Insert picture description here

How to draw

relplot can automatically draw the confidence interval, so what we have to do is to save the results of multiple tests and ensure that there are multiple ordinates on one abscissa, and it can automatically draw the confidence interval. Suppose I ran a DDPG model, got a reward_list=[0,1,2,4,4,…], got a reward_list=[2,3,4,4…] for the second time, and ran again A SAC model, I got a reward_list=[0,1,2,4,5,...], and I got a reward_list=[2,3,4,6...] for the second time, using the model name and the number of iterations (index ), the reward value is used as the column name of the pandas dataframe to create a dataframe. Here I wrote a Painter class for convenience:

#!/usr/bin/python
# -*- coding: utf-8 -*-
# Time: 2021-3-19
# Author: ZYunfei
# File func: draw func

import pandas as pd
import seaborn as sns
import matplotlib.pyplot as plt
import numpy as np
from matplotlib.font_manager import FontProperties
myfont=FontProperties(fname=r'C:\Windows\Fonts\simsun.ttc')
sns.set(font=myfont.get_name())

class Painter:
    def __init__(self, load_csv, load_dir):
        if not load_csv:
            self.data = pd.DataFrame(columns=['episode reward','episode', 'Method'])
        else:
            self.load_dir = load_dir
            self.data = pd.read_csv(self.load_dir).iloc[:,1:] # csv文件第一列是index,不用取。

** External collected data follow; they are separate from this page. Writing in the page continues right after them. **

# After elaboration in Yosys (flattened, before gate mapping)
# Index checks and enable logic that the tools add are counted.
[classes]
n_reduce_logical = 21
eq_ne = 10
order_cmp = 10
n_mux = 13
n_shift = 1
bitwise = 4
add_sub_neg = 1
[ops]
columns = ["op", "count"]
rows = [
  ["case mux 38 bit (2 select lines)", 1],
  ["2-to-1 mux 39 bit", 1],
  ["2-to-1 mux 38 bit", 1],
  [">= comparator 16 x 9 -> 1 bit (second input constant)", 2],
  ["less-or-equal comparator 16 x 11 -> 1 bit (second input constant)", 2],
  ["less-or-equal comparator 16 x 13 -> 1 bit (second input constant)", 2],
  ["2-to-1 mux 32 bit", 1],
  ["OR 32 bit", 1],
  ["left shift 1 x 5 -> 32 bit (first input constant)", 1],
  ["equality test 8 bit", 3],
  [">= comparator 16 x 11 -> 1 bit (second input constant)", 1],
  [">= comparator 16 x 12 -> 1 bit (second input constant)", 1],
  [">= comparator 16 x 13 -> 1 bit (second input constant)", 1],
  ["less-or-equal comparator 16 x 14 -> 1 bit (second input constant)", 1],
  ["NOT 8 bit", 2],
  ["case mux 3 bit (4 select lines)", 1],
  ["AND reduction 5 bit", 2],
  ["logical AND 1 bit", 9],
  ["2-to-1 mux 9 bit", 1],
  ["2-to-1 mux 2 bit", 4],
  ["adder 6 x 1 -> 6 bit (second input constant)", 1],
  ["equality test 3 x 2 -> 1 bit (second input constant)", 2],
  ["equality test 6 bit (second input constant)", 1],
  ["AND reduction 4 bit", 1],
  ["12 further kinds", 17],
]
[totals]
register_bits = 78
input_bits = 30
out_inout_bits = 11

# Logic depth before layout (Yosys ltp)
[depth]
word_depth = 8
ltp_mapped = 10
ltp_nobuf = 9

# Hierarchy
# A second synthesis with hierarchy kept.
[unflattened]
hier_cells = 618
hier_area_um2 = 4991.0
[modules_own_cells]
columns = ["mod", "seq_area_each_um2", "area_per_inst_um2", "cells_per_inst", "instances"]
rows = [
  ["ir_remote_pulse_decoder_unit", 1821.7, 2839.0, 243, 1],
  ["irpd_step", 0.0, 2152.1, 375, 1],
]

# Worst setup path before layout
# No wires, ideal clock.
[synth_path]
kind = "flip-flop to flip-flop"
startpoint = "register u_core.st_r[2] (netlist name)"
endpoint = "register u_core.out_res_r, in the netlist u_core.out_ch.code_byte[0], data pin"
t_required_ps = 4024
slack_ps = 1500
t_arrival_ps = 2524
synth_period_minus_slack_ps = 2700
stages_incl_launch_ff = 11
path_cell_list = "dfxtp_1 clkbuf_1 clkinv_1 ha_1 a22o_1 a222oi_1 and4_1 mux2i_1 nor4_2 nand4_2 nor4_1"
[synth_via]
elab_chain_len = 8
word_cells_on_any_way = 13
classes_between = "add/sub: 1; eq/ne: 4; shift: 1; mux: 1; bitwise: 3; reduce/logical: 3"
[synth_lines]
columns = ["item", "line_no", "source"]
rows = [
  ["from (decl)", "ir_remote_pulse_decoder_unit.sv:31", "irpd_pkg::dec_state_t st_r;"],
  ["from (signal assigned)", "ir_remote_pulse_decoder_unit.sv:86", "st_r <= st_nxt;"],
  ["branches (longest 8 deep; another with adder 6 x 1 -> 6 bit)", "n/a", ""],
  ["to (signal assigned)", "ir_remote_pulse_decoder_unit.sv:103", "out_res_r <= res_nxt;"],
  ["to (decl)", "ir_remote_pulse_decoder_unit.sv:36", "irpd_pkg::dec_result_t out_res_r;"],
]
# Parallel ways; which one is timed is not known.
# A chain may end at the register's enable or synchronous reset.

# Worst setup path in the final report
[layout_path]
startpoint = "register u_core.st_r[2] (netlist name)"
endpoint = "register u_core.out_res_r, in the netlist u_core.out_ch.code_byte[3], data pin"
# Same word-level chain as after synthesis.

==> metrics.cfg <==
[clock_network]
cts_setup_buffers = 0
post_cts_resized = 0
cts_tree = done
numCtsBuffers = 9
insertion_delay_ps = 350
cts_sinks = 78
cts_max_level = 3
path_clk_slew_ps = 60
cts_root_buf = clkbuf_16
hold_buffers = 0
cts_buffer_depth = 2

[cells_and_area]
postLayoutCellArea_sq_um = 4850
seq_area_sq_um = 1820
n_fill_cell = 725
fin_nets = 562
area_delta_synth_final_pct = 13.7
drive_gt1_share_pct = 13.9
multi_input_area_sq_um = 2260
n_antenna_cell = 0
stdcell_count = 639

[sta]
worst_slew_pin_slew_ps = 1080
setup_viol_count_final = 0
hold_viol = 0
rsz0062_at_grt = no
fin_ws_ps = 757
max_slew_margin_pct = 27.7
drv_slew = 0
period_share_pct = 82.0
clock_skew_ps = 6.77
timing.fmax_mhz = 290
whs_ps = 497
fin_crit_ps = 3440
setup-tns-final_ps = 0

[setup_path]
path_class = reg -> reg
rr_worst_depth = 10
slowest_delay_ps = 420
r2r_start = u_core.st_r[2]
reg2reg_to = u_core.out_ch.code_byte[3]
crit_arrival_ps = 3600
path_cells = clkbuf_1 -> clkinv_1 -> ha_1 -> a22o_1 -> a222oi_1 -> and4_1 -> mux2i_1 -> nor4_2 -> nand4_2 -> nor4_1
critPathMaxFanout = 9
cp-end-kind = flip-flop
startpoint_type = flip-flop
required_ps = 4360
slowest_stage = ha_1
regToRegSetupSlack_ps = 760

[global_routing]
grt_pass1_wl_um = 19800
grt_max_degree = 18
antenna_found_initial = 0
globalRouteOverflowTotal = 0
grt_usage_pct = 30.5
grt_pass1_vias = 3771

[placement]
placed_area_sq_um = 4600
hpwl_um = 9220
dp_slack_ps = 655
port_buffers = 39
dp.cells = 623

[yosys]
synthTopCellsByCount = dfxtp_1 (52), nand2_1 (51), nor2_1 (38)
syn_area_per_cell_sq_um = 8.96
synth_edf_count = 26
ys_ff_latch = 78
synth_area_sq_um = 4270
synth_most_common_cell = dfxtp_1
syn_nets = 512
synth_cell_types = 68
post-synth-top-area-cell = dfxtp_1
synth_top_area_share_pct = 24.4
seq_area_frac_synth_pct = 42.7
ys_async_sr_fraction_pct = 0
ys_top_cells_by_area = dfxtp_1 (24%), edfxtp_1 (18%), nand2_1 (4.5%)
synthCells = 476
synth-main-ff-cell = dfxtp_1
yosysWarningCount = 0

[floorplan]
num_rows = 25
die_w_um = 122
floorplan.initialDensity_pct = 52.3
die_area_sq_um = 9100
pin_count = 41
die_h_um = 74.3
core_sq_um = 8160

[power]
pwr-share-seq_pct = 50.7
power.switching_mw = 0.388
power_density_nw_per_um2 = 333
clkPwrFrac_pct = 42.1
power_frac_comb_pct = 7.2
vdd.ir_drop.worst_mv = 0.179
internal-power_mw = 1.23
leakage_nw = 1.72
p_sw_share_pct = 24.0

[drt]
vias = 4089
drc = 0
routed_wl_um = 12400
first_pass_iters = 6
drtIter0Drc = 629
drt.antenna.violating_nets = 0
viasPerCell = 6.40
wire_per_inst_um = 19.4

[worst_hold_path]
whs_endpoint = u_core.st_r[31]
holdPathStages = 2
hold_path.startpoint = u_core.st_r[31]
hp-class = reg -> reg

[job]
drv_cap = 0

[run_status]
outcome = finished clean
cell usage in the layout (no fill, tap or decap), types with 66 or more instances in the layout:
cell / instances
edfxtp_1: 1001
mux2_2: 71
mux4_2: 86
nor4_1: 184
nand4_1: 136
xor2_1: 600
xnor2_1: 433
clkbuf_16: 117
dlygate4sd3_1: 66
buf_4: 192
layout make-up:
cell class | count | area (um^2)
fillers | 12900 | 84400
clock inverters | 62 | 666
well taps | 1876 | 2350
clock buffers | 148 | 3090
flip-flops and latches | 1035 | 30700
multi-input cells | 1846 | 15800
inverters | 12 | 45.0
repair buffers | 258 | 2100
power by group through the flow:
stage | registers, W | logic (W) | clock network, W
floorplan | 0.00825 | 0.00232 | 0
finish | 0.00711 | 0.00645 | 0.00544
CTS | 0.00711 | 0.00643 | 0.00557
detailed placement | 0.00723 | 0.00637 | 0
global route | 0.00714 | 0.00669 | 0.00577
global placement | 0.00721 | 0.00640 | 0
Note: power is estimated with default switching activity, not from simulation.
<file path="config.mk">
export PLATFORM = sky130hd
export DESIGN_NAME = spbfb_front
export DESIGN_NICKNAME = d
export VERILOG_FILES = /design/src/rtl/sprite_blit_page_framebuffer_macros.svh /design/src/rtl/spbfb_pkg.sv /design/src/rtl/spbfb_front.sv
export SDC_FILE = /design/constraint.sdc
export NUM_CORES = 1
export LEC_CHECK = 0
export BUFFER_PORTS_ARGS = -buffer_cell sky130_fd_sc_hd__buf_2
export CAP_MARGIN = 20
export CORE_MARGIN = 3
export CORE_UTILIZATION = 55
export CTS_BUF_LIST = sky130_fd_sc_hd__clkbuf_16
export DETAILED_ROUTE_END_ITERATION = 10
export PLACE_DENSITY = 0.79
export SETUP_SLACK_MARGIN = 0.5
export SYNTH_ARGS = -nofsm -noshare
export SYNTH_HDL_FRONTEND = slang
export SYNTH_SLANG_ARGS = --single-unit
</file>
<file path="constraint.sdc">
create_clock -name clk -period 3.2 [get_ports clk]
set_clock_uncertainty 0.2 [all_clocks]
set_input_delay 0.16 -clock clk [delete_from_list [all_inputs] [get_ports clk]]
set_output_delay 0.16 -clock clk [all_outputs]
set_load 0.1 [all_outputs]
</file>
<file path="src/rtl/sprite_blit_page_framebuffer_macros.svh">
// Assertion macros for the sprite blit page framebuffer.
`ifndef SPRITE_BLIT_PAGE_FRAMEBUFFER_MACROS_SVH
`define SPRITE_BLIT_PAGE_FRAMEBUFFER_MACROS_SVH
`ifndef SYNTHESIS
`define SPBFB_ASSERT(lbl, prop, msg) \
	lbl: assert property (@(posedge clk) disable iff (!arst_n) prop) else $error(msg);
`define SPBFB_NEVER(lbl, cond, msg) \
	lbl: assert property (@(posedge clk) disable iff (!arst_n) !(cond)) else $error(msg);
`else
`define SPBFB_ASSERT(lbl, prop, msg)
`define SPBFB_NEVER(lbl, cond, msg)
`endif
`endif

</file>
<file path="src/rtl/spbfb_pkg.sv">
// Types and constants shared by the sprite blit page framebuffer.
package spbfb_pkg;

	localparam logic [1:0] FN_CLEAR = 2'd0;
	localparam logic [1:0] FN_BEGIN = 2'd1;
	localparam logic [1:0] FN_BLIT  = 2'd2;
	localparam logic [1:0] FN_READ  = 2'd3;

	localparam logic [7:0] MAX_SPRITE_COLS = 8'd128;

	// wide enough for any store index at the largest supported geometry
	localparam int ADDR_W = 12;
	localparam int POS_W  = 18;

	localparam int Q_DEPTH = 2;
	localparam int Q_PTR_W = 1;
	localparam int Q_CNT_W = 2;

	typedef struct packed {
		logic [1:0] func;
		logic [7:0] origin_x;
		logic [7:0] origin_y;
		logic [7:0] sprite_width;
		logic [7:0] sprite_byte;
		logic [9:0] read_address;
	} req_t;

	typedef struct packed {
		logic [7:0] read_data;
		logic       clipped;
	} res_t;

	typedef enum logic [1:0] {
		CMD_NOP,
		CMD_CLEAR,
		CMD_BLIT,
		CMD_READ
	} cmd_t;

	typedef struct packed {
		cmd_t              cmd;
		logic [ADDR_W-1:0] addr;
		logic [ADDR_W-1:0] addr_hi;
		logic [7:0]        data_lo;
		logic [7:0]        data_hi;
		logic              spill;
		logic              clipped;
	} q_entry_t;

	typedef struct packed {
		logic full;
		logic empty;
	} q_status_t;

	typedef enum logic [2:0] {
		BK_INIT,
		BK_IDLE,
		BK_CLEAR,
		BK_READ,
		BK_WR_LO,
		BK_RD_HI,
		BK_WR_HI
	} bk_state_t;

endpackage

</file>
<file path="src/rtl/spbfb_front.sv">
// Front end: takes requests, tracks the sprite cursor, builds store commands.
module spbfb_front #(
	parameter int FRAME_BYTES     = 1024,
	parameter int DISPLAY_COLUMNS = 128
) (
	input  logic                clk,
	input  logic                arst_n,
	input  logic                hold,
	input  logic                in_valid,
	output logic                in_ready,
	input  spbfb_pkg::req_t     in_data,
	input  spbfb_pkg::q_status_t q_stat,
	output logic                push,
	output spbfb_pkg::q_entry_t push_data
);

	logic [7:0] ox_q;
	logic [7:0] oy_q;
	logic [7:0] cols_q;
	logic [6:0] ccol_q;
	logic [8:0] crow_q;

	logic       valid_s1;
	logic [1:0] func_s1;
	logic [8:0] col_s1;
	logic [9:0] row_s1;
	logic [7:0] data_s1;
	logic [9:0] raddr_s1;

	logic                    acc;
	logic [7:0]              w_clamp;
	logic [7:0]              ccol_inc;
	logic [2:0]              shift;
	logic [15:0]             sh16;
	logic [spbfb_pkg::POS_W-1:0] pos;
	logic [spbfb_pkg::POS_W-1:0] pos_hi;
	logic                    col_off;
	logic                    pos_off;
	logic                    raddr_ok;

	assign acc      = in_valid & in_ready;
	assign in_ready = !hold && (!valid_s1 || !q_stat.full);
	assign push     = valid_s1 && !q_stat.full;
	assign ccol_inc = {1'b0, ccol_q} + 8'd1;

	always_comb begin
		if (in_data.sprite_width == 8'd0) begin
			w_clamp = 8'd1;
		end else if (in_data.sprite_width > spbfb_pkg::MAX_SPRITE_COLS) begin
			w_clamp = spbfb_pkg::MAX_SPRITE_COLS;
		end else begin
			w_clamp = in_data.sprite_width;
		end
	end

	always_ff @(posedge clk or negedge arst_n) begin
		if (!arst_n) begin
			ox_q   <= '0;
			oy_q   <= '0;
			cols_q <= 8'd1;
			ccol_q <= '0;
			crow_q <= '0;
		end else if (acc) begin
			unique case (in_data.func)
				spbfb_pkg::FN_BEGIN: begin
					ox_q   <= in_data.origin_x;
					oy_q   <= in_data.origin_y;
					cols_q <= w_clamp;
					ccol_q <= '0;
					crow_q <= '0;
				end
				spbfb_pkg::FN_BLIT: begin
					if (ccol_inc >= cols_q) begin
						ccol_q <= '0;
						crow_q <= crow_q + 9'd8;
					end else begin
						ccol_q <= ccol_inc[6:0];
					end
				end
				default: ;
			endcase
		end
	end

	always_ff @(posedge clk or negedge arst_n) begin
		if (!arst_n) begin
			valid_s1 <= 1'b0;
		end else if (acc) begin
			valid_s1 <= 1'b1;
		end else if (push) begin
			valid_s1 <= 1'b0;
		end
	end

	always_ff @(posedge clk) begin
		if (acc) begin
			func_s1  <= in_data.func;
			col_s1   <= 9'(ox_q) + 9'(ccol_q);
			row_s1   <= 10'(oy_q) + 10'(crow_q);
			data_s1  <= in_data.sprite_byte;
			raddr_s1 <= in_data.read_address;
		end
	end

	assign shift    = row_s1[2:0];
	assign sh16     = {8'd0, data_s1} << shift;
	assign pos      = spbfb_pkg::POS_W'(row_s1[9:3]) * spbfb_pkg::POS_W'(DISPLAY_COLUMNS)
		+ spbfb_pkg::POS_W'(col_s1);
	assign pos_hi   = pos + spbfb_pkg::POS_W'(DISPLAY_COLUMNS);
	assign col_off  = spbfb_pkg::POS_W'(col_s1) >= spbfb_pkg::POS_W'(DISPLAY_COLUMNS);
	assign pos_off  = pos >= spbfb_pkg::POS_W'(FRAME_BYTES);
	assign raddr_ok = spbfb_pkg::POS_W'(raddr_s1) < spbfb_pkg::POS_W'(FRAME_BYTES);

	always_comb begin
		push_data         = '0;
		push_data.cmd     = spbfb_pkg::CMD_NOP;
		push_data.addr    = pos[spbfb_pkg::ADDR_W-1:0];
		push_data.addr_hi = pos_hi[spbfb_pkg::ADDR_W-1:0];
		push_data.data_lo = sh16[7:0];
		push_data.data_hi = sh16[15:8];
		push_data.spill   = (shift != 3'd0) && (pos_hi < spbfb_pkg::POS_W'(FRAME_BYTES));
		unique case (func_s1)
			spbfb_pkg::FN_CLEAR: begin
				push_data.cmd = spbfb_pkg::CMD_CLEAR;
			end
			spbfb_pkg::FN_BLIT: begin
				if (data_s1 != 8'd0) begin
					if (col_off || pos_off) begin
						push_data.clipped = 1'b1;
					end else begin
						push_data.cmd = spbfb_pkg::CMD_BLIT;
					end
				end
			end
			spbfb_pkg::FN_READ: begin
				push_data.addr = spbfb_pkg::ADDR_W'(raddr_s1);
				if (raddr_ok) begin
					push_data.cmd = spbfb_pkg::CMD_READ;
				end
			end
			default: ;
		endcase
	end

endmodule

</file>
### Yosys cells after proc, flatten, opt, wreduce, memory -nomap -nowiden

Index checks and enable logic that the tools add are counted.

* shift-type cells: 1
* $lt $le $gt $ge: 5
* bitwise logic cells: 1
* mux-type cells: 15
* reduce and logical (&&, ||, !) cells: 17
* div/mod/pow operators: 0
* $add $sub $neg: 6
* equal/unequal tests: 5
* multiply operators: 0

Operators with widths (number)
* $pmux 9 s2: 1
* $add 15x8->16 const B: 1
* $lt 16x11->1 const B: 1
* $mux 8: 2
* $shl 8x3->16: 1
* $add 14x9->15: 1
* $ge 15x11->1 const B: 1
* $pmux 7 s2: 1
* $mux 12: 1
* $add 8x9->10: 1
* $add 8x7->9: 1
* $add 9x4->9 const B: 1
* $ge 9x8->1 const B: 1
* $mux 9: 1
* $add 7x1->8 const B: 1
* $ge 8x8->1: 1
* $gt 8x8->1 const B: 1
* $logic_not 8->1: 1
* $reduce_bool 8->1: 1
* $mux 7: 1
* $eq 2x2->1 const B: 3
* $pmux 2 s3: 1
* $mux 1: 5
* $mux 2: 2
* other kinds (11): 18

* bits of input ports: 50
* ROM bits: 0
* latch bits: 0
* flip-flop bits (word level): 80
* RAM bits: 0
* logic and storage cells: 61
* memories kept: 0

### Logic depth before layout (Yosys ltp)

* depth after elaboration: 6
* mapped depth: 10
* mapped depth without buffers: 10

### Worst setup path after synthesis

OpenSTA, ideal clock, no wires.

* path kind: reg-to-output
* start: reg col_s1[7]
* end: out push_data[1] (netlist name)
* data arrival time: 4.344 ns
* slack: -1.504 ns
* stages on the path, launching flop included: 11
* path through: edfxtp_1 > ha_1 > inv_1 > fa_1 > inv_1 > ha_1 > nand2_1 > nor4bb_1 > a21oi_1 > xnor2_1 > nor4_2

RTL lines
* start: declaration: RTL line spbfb_front.sv:25 `logic [8:0] col_s1;`
* start signal: assignment: RTL line spbfb_front.sv:98 `col_s1 <= 9'(ox_q) + 9'(ccol_q);`
* end: declaration: RTL line spbfb_front.sv:14 `output spbfb_pkg::q_entry_t push_data`

==> flow_summary_export.csv <==
group,metric,value,unit
setup_path,crit_end,"push_data[1]",
synthesis,synth.avg_cell_area,10.8,um^2
run_status,status,"finished, violations left",
sta,worstMarginPinSlew,846,ps
setup_path,crit_chain,"ha_2 > inv_2 > fa_2 > inv_2 > ha_4 > nand2_4 > nor4bb_4 > a21oi_2 > xnor2_4 > nor4_4 > buf_12",
synthesis,yosys.area.top_type,"edfxtp_1",
final_layout,utilization,83.2,%
setup_path,required,2840,ps
floorplan,initial_core_util,58.5,%
sta,grt_setup_unrepaired,"true",
synthesis,yosysTopAreaCellShare,26.6,%
placement,place_area,5050,um^2
pwr,switching_power,0.00175,W
routing,antenna_left,0,
synthesis,synthesis.nets,490,
min_path,min_path_type,"in -> reg",
final_layout,final_nets,643,
final_layout,diodes,0,
final_layout,final_area,6260,um^2
sta,fin_ws,-138,ps
final_layout,n_fill_cell,391,
routing,wl,13000,um
setup_path,r2r-start,"ccol_q[2]$_DFFE_PN0P_",
clocking,cts_sinks,77,
pwr,peakVddDrop,0.000371,V
routing,num_vias,3888,
final_layout,syn2layout_area_growth,42.2,%
sta,finalSetupViolations,2,
routing,wire_per_inst,19.6,um
global_routing,grt_pass1_wl,18300,um
placement,globalplace.congestion,0.856,
setup_path,end_kind,"output port",
pwr,p_seq_share,33.2,%
pwr,switching_share,42.4,%
routing,drtPass1Iterations,5,
routing,via_per_inst,5.84,
setup_path,cp_slowest_cell,"fa_2",
synthesis,synth.area.top_cells,"edfxtp_1 27%, dfrtp_1 21%, ha_1 8.2%, mux2_2 6.9%, nand2_1 4.3%",
synthesis,synth_compound_area_share,11.2,%
sta,timing.fmax,0.300,GHz
synthesis,yosys_warnings,0,
clocking,cts_buffer_depth,2,
clocking,cts_htree_levels,3,
sta,relSlewSlack,43.6,%
synthesis,ys.flop_type,"edfxtp_1",
clocking,cts_buffers,9,
setup_path,cp-start-kind,"flop",
placement,port_buffers,93,
setup_path,reg2reg_setup_slack,480,ps
global_routing,grtUsageTotal,26.4,%
global_routing,antenna_found_initial,0,
pwr,p_int,0.00238,W
setup_path,rr_endpoint,"ccol_q[4]$_DFFE_PN0P_",
sta,maxSlewViolCount,0,
final_layout,layout-drive-gt1-share,36.5,%
synthesis,synth-xor-area-share,3.98,%
routing,drc,0,
setup_path,rr_worst_depth,10,
floorplan,coreArea,7520,um^2
floorplan,die_w,95.5,um
clocking,clockRootBuffer,"clkbuf_16",
pwr,p_clk_share,22.3,%
pwr,powerDensity,659,nW/um^2
placement,dp_hpwl,6940,um
setup_path,startpoint,"col_s1[7]$_DFFE_PP_",
global_routing,first_global_vias,3812,
synthesis,synth_fa_ha_area_share,9.15,%
pwr,pwr-share-comb,44.4,%
sta,fin_crit,3340,ps
setup_path,crit_top_cell,"inv_2",
floorplan,row_count,31,
setup_path,crit_fanout,3,
run_status,violations,"setup timing",
synthesis,async_flop_share,49.4,%
sta,fin_crit_sh,104,%
synthesis,synth_top_family_by_area,"simple AND/OR/NAND/NOR gates",
synthesis,syn_inst,409,
floorplan,die-area,9110,um^2
setup_path,crit_type,"reg -> out",
synthesis,synth_edf_count,39,
final_layout,final_common_cell,"buf_2",
synthesis,yosys.area_share.simple,12.3,%
pwr,p_leak,2.78,nW
synthesis,yosys-mux-area-fraction,9.18,%
job,timing.max_cap.violations,0,
clocking,path_clk_slew,60,ps
clocking,clkLatencyLatePin,340,ps
sta,final_hold_viol_count,0,
global_routing,grt.overflow.total,0,
final_layout,final_cell_mix,"85 x buf_2, 49 x nand2_1, 47 x dlygate4sd3_1",
synthesis,ys_seq_area_share,48.2,%
synthesis,netlist_area,4400,um^2
clocking,tritoncts,"yes",
routing,drt-initial-drc-count,197,
setup_path,worst_ep_arrival_time,2980,ps
synthesis,synth_cell_types,52,
global_routing,grt_max_degree,40,
floorplan,io_pins,96,
floorplan,fp.dieH,95.5,um
setup_path,slowest_delay,460,ps
synthesis,ys_ff_latch,77,
-- logic make-up after synthesis --
kind of cell | after synthesis
DFF | 77
and+or+nand+nor | 114
other | 1
muxes | 37
xor gates and xnor gates | 20
AOI/OAI and AO/OA | 74
buffers and inverters | 55
adders and majority gates | 31
-- through the flow --
step	setup WS, ps	instances	hold WS, ps	total power, W	setup TNS [ps]
2_1_floorplan	-301	409	-336	0.00257	-304
3_3_place_gp	372	584	110	0.00276	0
3_5_place_dp	272	584	118	0.00281	0
4_1_cts	108	657	208	0.00384	0
5_1_grt	-166	666	267	0.00428	-238
6_report	-138	666	218	0.00413	-178
-- cell type report --
cell class	count	area (um^2)	share of cell area, %
clock buffers	9	225	3.60
clock inverters	7	35.0	0.560
inverters	32	124	1.98
multi-input cells	277	2350	37.6
flip-flops and latches	77	2130	34.0
well taps	99	124	1.98
repair buffers	165	1270	20.3
-- Yosys cell counts (3+ instances only) --
library cell	instances
edfxtp_1	39
nor2b_1	3
o21ai_0	24
a211o_1	3
mux2i_1	10
a31oi_1	3
clkbuf_1	9
nor2_1	19
nand3_1	7
xor2_1	8
o22ai_1	6
a21oi_1	10
dfrtp_1	37
o31ai_1	3
nor3_1	5
o21a_1	6
buf_4	8
nand2_1	51
nand4_1	3
and3_1	5
inv_1	32
a21o_1	4
xnor2_1	12
buf_2	4
nand2b_1	9
mux2_2	27
ha_1	29
-- state kept, by name (all words and copies together) (netlist names) --
register	cells
cols_q	8
ox_q	8
oy_q	8
ccol_q	7
func_s1	2
crow_q	6
raddr_s1	10
col_s1	9
valid_s1	1
data_s1	8
row_s1	10
-- worst min path at each step --
stage,from,to,slack (ps),cells after the start
after floorplan,arst_n,ccol_q[0]$_DFFE_PN0P_,-340,0
after global placement,arst_n,oy_q[4]$_DFFE_PN0P_,110,1
after detailed placement,arst_n,oy_q[5]$_DFFE_PN0P_,120,1
after CTS,in_valid,ccol_q[1]$_DFFE_PN0P_,210,5
after global routing,oy_q[0]$_DFFE_PN0P_,row_s1[0]$_DFFE_PP_,270,0
final,in_valid,ccol_q[3]$_DFFE_PN0P_,220,5
-- critical path, delay by kind of cell (launching register included) --
kind                     cells  cell delay (ps)
adder cells (fa/ha/maj)      3              870
AND/OR/NAND/NOR              3              640
flip-flops                   1              450
buffers and inverters        3              380
XOR/XNOR                     1              170
AO/OA/AOI/OAI                1              120
-- per-layer routing --
| layer | vias up | share of wire [%] | GRT usage [%] |
|---|---|---|---|
| met5 | - | 0 | 0 |
| li1 | 1752 | - | - |
| met2 | 226 | 51 | 46.8 |
| met1 | 1848 | 37 | 30.1 |
| met3 | 62 | 7.2 | 5.37 |
| met4 | 0 | 4.7 | 13.3 |
-- repair_timing --
action / in CTS / in global routing
hold buffers: 47 / 0
setup endpoints to repair: 13 / 13
pin swaps: 5 / 6
resized for setup: 28 / 43
endpoints found under the hold margin: 82 / 0
setup buffers: 10 / 9
-- power by group through the flow --
stage | Combinational (W) | Clock (W) | Sequential [W]
after CTS | 0.00158 | 0.000907 | 0.00135
final | 0.00183 | 0.000922 | 0.00137
after floorplan | 0.00126 | 0 | 0.00131
after global routing | 0.00193 | 0.000964 | 0.00139
after detailed placement | 0.00144 | 0 | 0.00136
after global placement | 0.00141 | 0 | 0.00135
(Power assumes the default switching activity.)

    def addData(self, dataSeries, method, smooth = True):
        if smooth:
            dataSeries = self.smooth(dataSeries)
        size = len(dataSeries)
        for i in range(size):
            dataToAppend = {
    
    'episode reward':dataSeries[i],'episode':i+1,'Method':method}
            self.data = self.data.append(dataToAppend,ignore_index = True)

    def drawFigure(self):
        sns.set_theme(style="darkgrid")
        sns.set_style(rc={
    
    "linewidth": 1})
        sns.relplot(data = self.data, kind = "line", x = "episode", y = "episode reward",
                    hue= "Method")
        plt.title(u'奖励随迭代回合数变化曲线',fontproperties = myfont,fontsize = 12)
        plt.xlabel(u"回合数",fontproperties = myfont)
        plt.ylabel(u"平均回合奖励值",fontproperties = myfont)
        plt.show()

    def saveData(self, save_dir):
        self.data.to_csv(save_dir)

    def addCsv(self, add_load_dir):
        """将另一个csv文件合并到load_dir的csv文件里。"""
        add_csv = pd.read_csv(add_load_dir).iloc[:,1:]
        self.data = pd.concat([self.data, add_csv],axis=0,ignore_index=True)

    def deleteData(self,delete_data_name):
        """删除某个method的数据,删除之后需要手动保存,不会自动保存。"""
        self.data = self.data[~self.data['Method'].isin([delete_data_name])]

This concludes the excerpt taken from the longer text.